Simone Valente è sottosegretario ai Rapporti con il parlamento e soprattutto segue da sempre lo sport per il M5S. Dopo i fatti di Milano ha preferito il silenzio per «evitare il solito gioco italiano di commentare l’emergenza: tutte le volte accade questo, e cioè un fiume di dichiarazioni che non porta a nulla».

Valente, perché non la convince la proposta del ministro Salvini?
«Credo che a questi tavoli dovrebbero sedere solo le società, la Figc e i prefetti. Ma più in generale ci troviamo davanti a un problema culturale».

Cioè?
«Bisogna partire dall’educazione dei ragazzi quando vanno allo stadio. Certi cori sono insopportabili».

Lei frequenta gli stadi?
«Sì, sono sempre andato, fin da piccolo, tifo Sampdoria, e capisco che non sia un bell’esempio per un bambino ascoltare certi slogan».

Il campionato doveva fermarsi?
«Sì, andava sospesa la serie A per mandare un messaggio chiaro a tutti. Una cesura, come ha detto il premier Conte. Poi, capisco pure che così si colpiscono tutte quelle persone che amano il calcio e lo seguono in maniera pacifica. Parliamo della maggior parte del pubblico. Ma nell’immediato ho pensato subito a uno stop».

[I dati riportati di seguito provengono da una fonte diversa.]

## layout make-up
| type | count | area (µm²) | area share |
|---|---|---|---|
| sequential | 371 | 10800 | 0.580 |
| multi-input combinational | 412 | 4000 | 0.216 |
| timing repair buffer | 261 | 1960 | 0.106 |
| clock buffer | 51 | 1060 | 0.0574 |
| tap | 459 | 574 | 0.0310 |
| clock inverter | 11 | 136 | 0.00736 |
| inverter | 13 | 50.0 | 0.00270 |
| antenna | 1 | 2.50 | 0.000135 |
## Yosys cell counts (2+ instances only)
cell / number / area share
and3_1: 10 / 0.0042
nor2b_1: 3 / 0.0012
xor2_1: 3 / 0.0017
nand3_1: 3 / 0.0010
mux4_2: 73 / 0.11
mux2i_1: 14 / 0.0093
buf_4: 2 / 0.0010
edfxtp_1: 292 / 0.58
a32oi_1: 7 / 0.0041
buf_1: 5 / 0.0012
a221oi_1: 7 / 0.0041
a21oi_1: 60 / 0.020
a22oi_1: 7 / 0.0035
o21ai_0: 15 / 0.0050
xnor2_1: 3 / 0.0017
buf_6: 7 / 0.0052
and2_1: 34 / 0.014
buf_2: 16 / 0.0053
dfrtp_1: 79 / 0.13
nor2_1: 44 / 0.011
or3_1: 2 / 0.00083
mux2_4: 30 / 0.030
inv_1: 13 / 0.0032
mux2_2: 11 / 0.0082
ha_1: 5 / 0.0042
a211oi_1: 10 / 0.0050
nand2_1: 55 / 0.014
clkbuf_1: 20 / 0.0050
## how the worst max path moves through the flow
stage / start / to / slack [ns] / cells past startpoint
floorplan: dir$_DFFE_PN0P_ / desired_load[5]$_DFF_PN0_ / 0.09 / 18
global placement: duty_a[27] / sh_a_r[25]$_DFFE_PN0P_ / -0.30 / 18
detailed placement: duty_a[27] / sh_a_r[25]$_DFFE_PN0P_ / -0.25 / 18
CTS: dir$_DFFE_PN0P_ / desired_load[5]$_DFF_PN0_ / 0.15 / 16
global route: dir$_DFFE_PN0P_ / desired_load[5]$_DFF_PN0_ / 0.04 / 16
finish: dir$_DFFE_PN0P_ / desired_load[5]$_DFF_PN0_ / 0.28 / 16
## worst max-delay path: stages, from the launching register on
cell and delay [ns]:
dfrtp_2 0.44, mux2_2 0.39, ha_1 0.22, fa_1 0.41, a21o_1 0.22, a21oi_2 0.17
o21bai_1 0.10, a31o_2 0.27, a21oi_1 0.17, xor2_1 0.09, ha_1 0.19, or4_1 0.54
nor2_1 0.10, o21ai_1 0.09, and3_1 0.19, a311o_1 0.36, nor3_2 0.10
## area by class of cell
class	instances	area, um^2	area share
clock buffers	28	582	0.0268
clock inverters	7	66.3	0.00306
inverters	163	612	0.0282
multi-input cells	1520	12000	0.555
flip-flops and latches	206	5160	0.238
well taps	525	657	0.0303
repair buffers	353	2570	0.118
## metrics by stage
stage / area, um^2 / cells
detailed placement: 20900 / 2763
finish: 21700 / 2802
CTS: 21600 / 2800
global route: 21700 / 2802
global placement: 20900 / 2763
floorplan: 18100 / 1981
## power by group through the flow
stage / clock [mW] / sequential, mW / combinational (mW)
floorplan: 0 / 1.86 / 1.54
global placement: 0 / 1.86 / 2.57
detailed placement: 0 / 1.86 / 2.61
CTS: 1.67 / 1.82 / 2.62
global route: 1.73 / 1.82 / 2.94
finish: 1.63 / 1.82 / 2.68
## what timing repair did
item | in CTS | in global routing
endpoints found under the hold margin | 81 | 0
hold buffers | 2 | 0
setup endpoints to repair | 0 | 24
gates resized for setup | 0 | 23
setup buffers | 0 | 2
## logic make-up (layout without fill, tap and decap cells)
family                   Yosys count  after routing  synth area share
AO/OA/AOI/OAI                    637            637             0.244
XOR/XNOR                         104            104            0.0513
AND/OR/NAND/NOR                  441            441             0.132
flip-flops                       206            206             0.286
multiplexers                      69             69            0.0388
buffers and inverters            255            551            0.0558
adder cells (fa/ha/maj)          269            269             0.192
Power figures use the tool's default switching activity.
`config.mk`:
```
export PLATFORM = sky130hd
export DESIGN_NAME = rr_arbiter_4
export DESIGN_NICKNAME = d
export VERILOG_FILES = /design/src/rtl/rr_arbiter_4.sv
export SDC_FILE = /design/constraint.sdc
export NUM_CORES = 1
export LEC_CHECK = 0
export BUFFER_PORTS_ARGS = -buffer_cell sky130_fd_sc_hd__buf_2
export CORE_MARGIN = 4
export CORE_UTILIZATION = 55
export CTS_CLUSTER_DIAMETER = 30
export DETAILED_ROUTE_END_ITERATION = 6
export MAX_ROUTING_LAYER = met4
export PLACE_DENSITY = 0.76
export SLEW_MARGIN = 25
export SYNTH_ARGS = -nofsm -noshare
export SYNTH_HDL_FRONTEND = slang
export SYNTH_SLANG_ARGS = --single-unit
export TNS_END_PERCENT = 100
```
`constraint.sdc`:
```
create_clock -name clk -period 3.28 [get_ports clk]
set_input_delay 0.656 -clock clk [delete_from_list [all_inputs] [get_ports clk]]
set_output_delay 0.656 -clock clk [all_outputs]
set_load 0.005 [all_outputs]
```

E dunque da dove iniziare per riformare i mali delle tifoserie?
«Ecco perché parlo di cambiamento culturale. Penso appunto all’azionariato popolare nelle società. Per fare in modo che la parte sana del tifo entri nella gestione dei club, responsabilizzando tutti. Il modello tedesco sta dando grandi risultati: funziona. Con una partecipazione diretta del pubblico si può provare a isolare certi fenomeni, rendendo tutti più consapevoli».

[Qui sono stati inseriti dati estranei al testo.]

==> src/rtl/fir_coef_ram.sv <==
// 16 x 18-bit coefficient register file: synchronous write, asynchronous read.
module fir_coef_ram
  import dmix_pkg::*;
(
  input  logic                     clk,
  input  logic                     we_i,
  input  logic [TAP_AW-1:0]        waddr_i,
  input  logic signed [COEF_W-1:0] wdata_i,
  input  logic [TAP_AW-1:0]        raddr_i,
  output logic signed [COEF_W-1:0] rdata_o
);

  logic signed [COEF_W-1:0] r_mem [TAPS];

  // NOTE: storage arrays carry no reset; a reset port would turn the table into
  // 288 reset flops, and software always loads it before the first run.
  always_ff @(posedge clk) begin
    if (we_i) begin
      r_mem[waddr_i] <= wdata_i;
    end
  end

  assign rdata_o = r_mem[raddr_i];

endmodule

Servono pene ancora più severe per i violenti?
«Certo: tolleranza zero e inasprimento delle pene: il daspo a vita va dato con maggiore rigore a chi si rende protagonista di certi reati».

Le fan zone sono modelli esportabili in Italia?
«Dal punto di vista normativo tutto ciò che può servire a rendere i nostri stadi più sicuri e gli eventi più fruibili vanno bene. Anche il lavoro di intelligence della polizia va potenziato: il raccordo con i tifosi stranieri è impensabile, va spezzato».

Niente notturne per i match clou: concorda con il ministro Salvini?
«Sì, in Spagna sta funzionando. Mi sembra un’idea giusta».

C’è un rigurgito di razzismo nelle curve: avrebbe sospeso il match di San Siro l’altra sera?
«Credo di sì. E comunque bisogna fare in modo che i passaggi siano abbreviati: davanti a fatti di razzismo, l’arbitro deve decidere subito, evitando altri step. Ora sono tre, vanno ridotti a uno. Servono appunto messaggi forti e di tolleranza zero. Su questo anche il presidente della Figc sembra pensarla in questa maniera. Non si può passare sopra a certe cose».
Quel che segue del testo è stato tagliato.